Phylogeny is the study of evolutionary relationships. It allows us to consider the “bigger picture” of an individual organism. Through phylogeny, a species (or other sets of taxonomic classification) is positioned regarding their origins and relatedness. Phylogeny thus provides us with a chart through which we can track the arrival and continuation of particular traits, behaviors, or simply organisms altogether.

But what makes T. nutricula distinct? Evolutionarily, where did the process of “transdifferentiation” first appear? How might other animals also come to have at least its partial ability? Transdifferentiation in T. nutricula is unlike that which occurs in any other organism. Miglietta & Lessios (2009), however, are the first to claim that the entirety of its genus – Turritopsis as a whole – could share in this unique life-reversing ability. Although there is yet to be a phylogenetic tracing of transdifferentiation in itself, Miglietta & Lessios (2009) have successfully constructed a phylogenetic map of Turritopsis.

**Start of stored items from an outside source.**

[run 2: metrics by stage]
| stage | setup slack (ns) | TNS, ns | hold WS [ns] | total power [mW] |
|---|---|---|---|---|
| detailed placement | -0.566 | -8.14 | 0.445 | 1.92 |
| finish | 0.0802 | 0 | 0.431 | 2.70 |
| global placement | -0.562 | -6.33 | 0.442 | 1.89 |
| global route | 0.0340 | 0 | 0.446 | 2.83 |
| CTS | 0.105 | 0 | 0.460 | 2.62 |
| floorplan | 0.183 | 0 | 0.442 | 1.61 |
===== src/rtl/mini16_s2m_arbiter.sv =====
// mini16_s2m_arbiter
// Round-robin scheduler that drains the slave-to-master FIFOs of N_CORES
// processing elements into a single master write port. Each PE receives a
// fixed slot of BURST request cycles followed by FIFO_LATENCY drain cycles.
// Every item that is returned is forwarded as a one-cycle write.
//
// Optional feature: define MINI16_S2M_ARB_COUNT_EN to add the 32-bit m_count
// port. This port counts forwarded items.
//
// Timing note: state_r/cur_r/ph_r describe the slot cycle that the *next*
// clock cycle will execute. fifo_req_r is registered from them, so the reset
// values (REQ, core 0, phase 0) coincide with fifo_req_r = 0. The first request
// for core 0 appears at the first edge that samples reset low. slot_core_r
// follows the core whose slot the port is executing right now. Captures are
// steered by slot_core_r. At the slot edge, the last drain cycle's capture
// therefore still uses the old core.

module mini16_s2m_arbiter #(
  parameter int WIDTH_D      = 16,
  parameter int DEPTH_V_F    = 16,
  parameter int N_CORES      = 4,
  parameter int CORE_BITS    = 2,
  parameter int BURST        = 4,
  parameter int FIFO_LATENCY = 2
) (
  input  logic                                    clk,
  input  logic                                    reset,
  output logic [N_CORES-1:0]                      fifo_req_r,
  input  logic [N_CORES-1:0]                      fifo_valid,
  input  logic [N_CORES*(WIDTH_D+DEPTH_V_F)-1:0]  fifo_r_data,
  output logic                                    m_we,
  output logic [DEPTH_V_F-1:0]                    m_addr,
  output logic [WIDTH_D-1:0]                      m_data,
  output logic [CORE_BITS-1:0]                    m_core
`ifdef MINI16_S2M_ARB_COUNT_EN
  ,
  output logic [31:0]                             m_count
`endif
);

  localparam int ITEM_W   = WIDTH_D + DEPTH_V_F;
  localparam int SLOT_LEN = BURST + FIFO_LATENCY;
  localparam int PH_BITS  = (SLOT_LEN > 1) ? $clog2(SLOT_LEN) : 1;

  localparam logic [PH_BITS-1:0]   PH_REQ_LAST  = PH_BITS'(BURST - 1);
  localparam logic [PH_BITS-1:0]   PH_SLOT_LAST = PH_BITS'(SLOT_LEN - 1);
  localparam logic [CORE_BITS-1:0] CORE_LAST    = CORE_BITS'(N_CORES - 1);

  typedef enum logic [0:0] {
    ST_REQ   = 1'b0,
    ST_DRAIN = 1'b1
  } state_t;

  // One-hot decode of a core index. Indices at or above N_CORES decode to all zeros.
  function automatic logic [N_CORES-1:0] core_onehot(input logic [CORE_BITS-1:0] idx);
    logic [N_CORES-1:0] vec;
    vec = {N_CORES{1'b0}};
    for (int i = 0; i < N_CORES; i++) begin
      vec[i] = (idx == CORE_BITS'(i));
    end
    return vec;
  endfunction

  // Select one PE's {addr, data} item from the packed read-data bus.
  function automatic logic [ITEM_W-1:0] item_of(input logic [N_CORES*ITEM_W-1:0] bus,
                                                input logic [CORE_BITS-1:0]       idx);
    logic [ITEM_W-1:0] item;
    item = {ITEM_W{1'b0}};
    for (int i = 0; i < N_CORES; i++) begin
      item = item | (bus[i*ITEM_W +: ITEM_W] & {ITEM_W{idx == CORE_BITS'(i)}});
    end
    return item;
  endfunction

  state_t               state_r;
  state_t               state_nxt_s;
  logic [CORE_BITS-1:0] cur_r;
  logic [CORE_BITS-1:0] cur_nxt_s;
  logic [PH_BITS-1:0]   ph_r;
  logic [PH_BITS-1:0]   ph_nxt_s;
  logic [N_CORES-1:0]   req_nxt_s;
  logic [CORE_BITS-1:0] slot_core_r;
  logic                 sel_valid_s;
  logic [ITEM_W-1:0]    sel_item_s;

  // Slot sequencing: REQ for BURST phases, DRAIN for FIFO_LATENCY phases, then the next core.
  always_comb begin
    state_nxt_s = state_r;
    cur_nxt_s   = cur_r;
    ph_nxt_s    = ph_r + PH_BITS'(1);
    req_nxt_s   = {N_CORES{1'b0}};
    case (state_r)
      ST_REQ: begin
        req_nxt_s = core_onehot(cur_r);
        if (ph_r == PH_REQ_LAST) begin
          state_nxt_s = ST_DRAIN;
        end else begin
          state_nxt_s = ST_REQ;
        end
      end
      ST_DRAIN: begin
        if (ph_r == PH_SLOT_LAST) begin
          state_nxt_s = ST_REQ;
          ph_nxt_s    = {PH_BITS{1'b0}};
          if (cur_r == CORE_LAST) begin
            cur_nxt_s = {CORE_BITS{1'b0}};
          end else begin
            cur_nxt_s = cur_r + CORE_BITS'(1);
          end
        end else begin
          state_nxt_s = ST_DRAIN;
        end
      end
      default: begin
        state_nxt_s = ST_REQ;
        cur_nxt_s   = {CORE_BITS{1'b0}};
        ph_nxt_s    = {PH_BITS{1'b0}};
      end
    endcase
  end

  // Return-path steering: only the executing slot's PE is listened to.
  always_comb begin
    sel_valid_s = |(fifo_valid & core_onehot(slot_core_r));
    sel_item_s  = item_of(fifo_r_data, slot_core_r);
  end

  // Slot state, registered request vector and the executing-slot core tag.
  always_ff @(posedge clk) begin
    if (reset) begin
      state_r     <= ST_REQ;
      cur_r       <= {CORE_BITS{1'b0}};
      ph_r        <= {PH_BITS{1'b0}};
      fifo_req_r  <= {N_CORES{1'b0}};
      slot_core_r <= {CORE_BITS{1'b0}};
    end else begin
      state_r     <= state_nxt_s;
      cur_r       <= cur_nxt_s;
      ph_r        <= ph_nxt_s;
      fifo_req_r  <= req_nxt_s;
      slot_core_r <= cur_r;
    end
  end

  // Master write port: one registered write per returned item; fields hold otherwise.
  always_ff @(posedge clk) begin
    if (reset) begin
      m_we   <= 1'b0;
      m_addr <= {DEPTH_V_F{1'b0}};
      m_data <= {WIDTH_D{1'b0}};
      m_core <= {CORE_BITS{1'b0}};
    end else begin
      m_we <= sel_valid_s;
      if (sel_valid_s) begin
        m_addr <= sel_item_s[ITEM_W-1:WIDTH_D];
        m_data <= sel_item_s[WIDTH_D-1:0];
        m_core <= slot_core_r;
      end
    end
  end

`ifdef MINI16_S2M_ARB_COUNT_EN
  // Forwarded-item counter; increments alongside each registered write and wraps at 2^32.
  always_ff @(posedge clk) begin
    if (reset) begin
      m_count <= 32'd0;
    end else if (sel_valid_s) begin
      m_count <= m_count + 32'd1;
    end
  end
`endif

endmodule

A phylogenetic tree of the Turritopsis genus (Miglietta & Lessios, 2009).

Miglietta & Lessios (2009) report an altogether lack of genetic difference between members of the Turritopsis genus. Instead, they noted distinct morphological variations, particularly a range of diversity in the number of tentacles. However, in areas of shared climate, the tentacle counts appeared identical, suggesting that such phenotypic variations are due to minor environmental changes (temperature, salinity, and so on). Miglietta & Lessios (2009) claim that no other differences were found. On the contrary, Schuchert (2004) notes a variety of differences in the morphology of Turritopsis medusae, characterizing two separate localities. American and European medusae are even said to have their own, divergent reproductive techniques. It is only with the eventual investment in further Turritopsis studies that such differing answers as these will be rectified.



Schuchert's Turritopsis observations (Schuchert, 2004).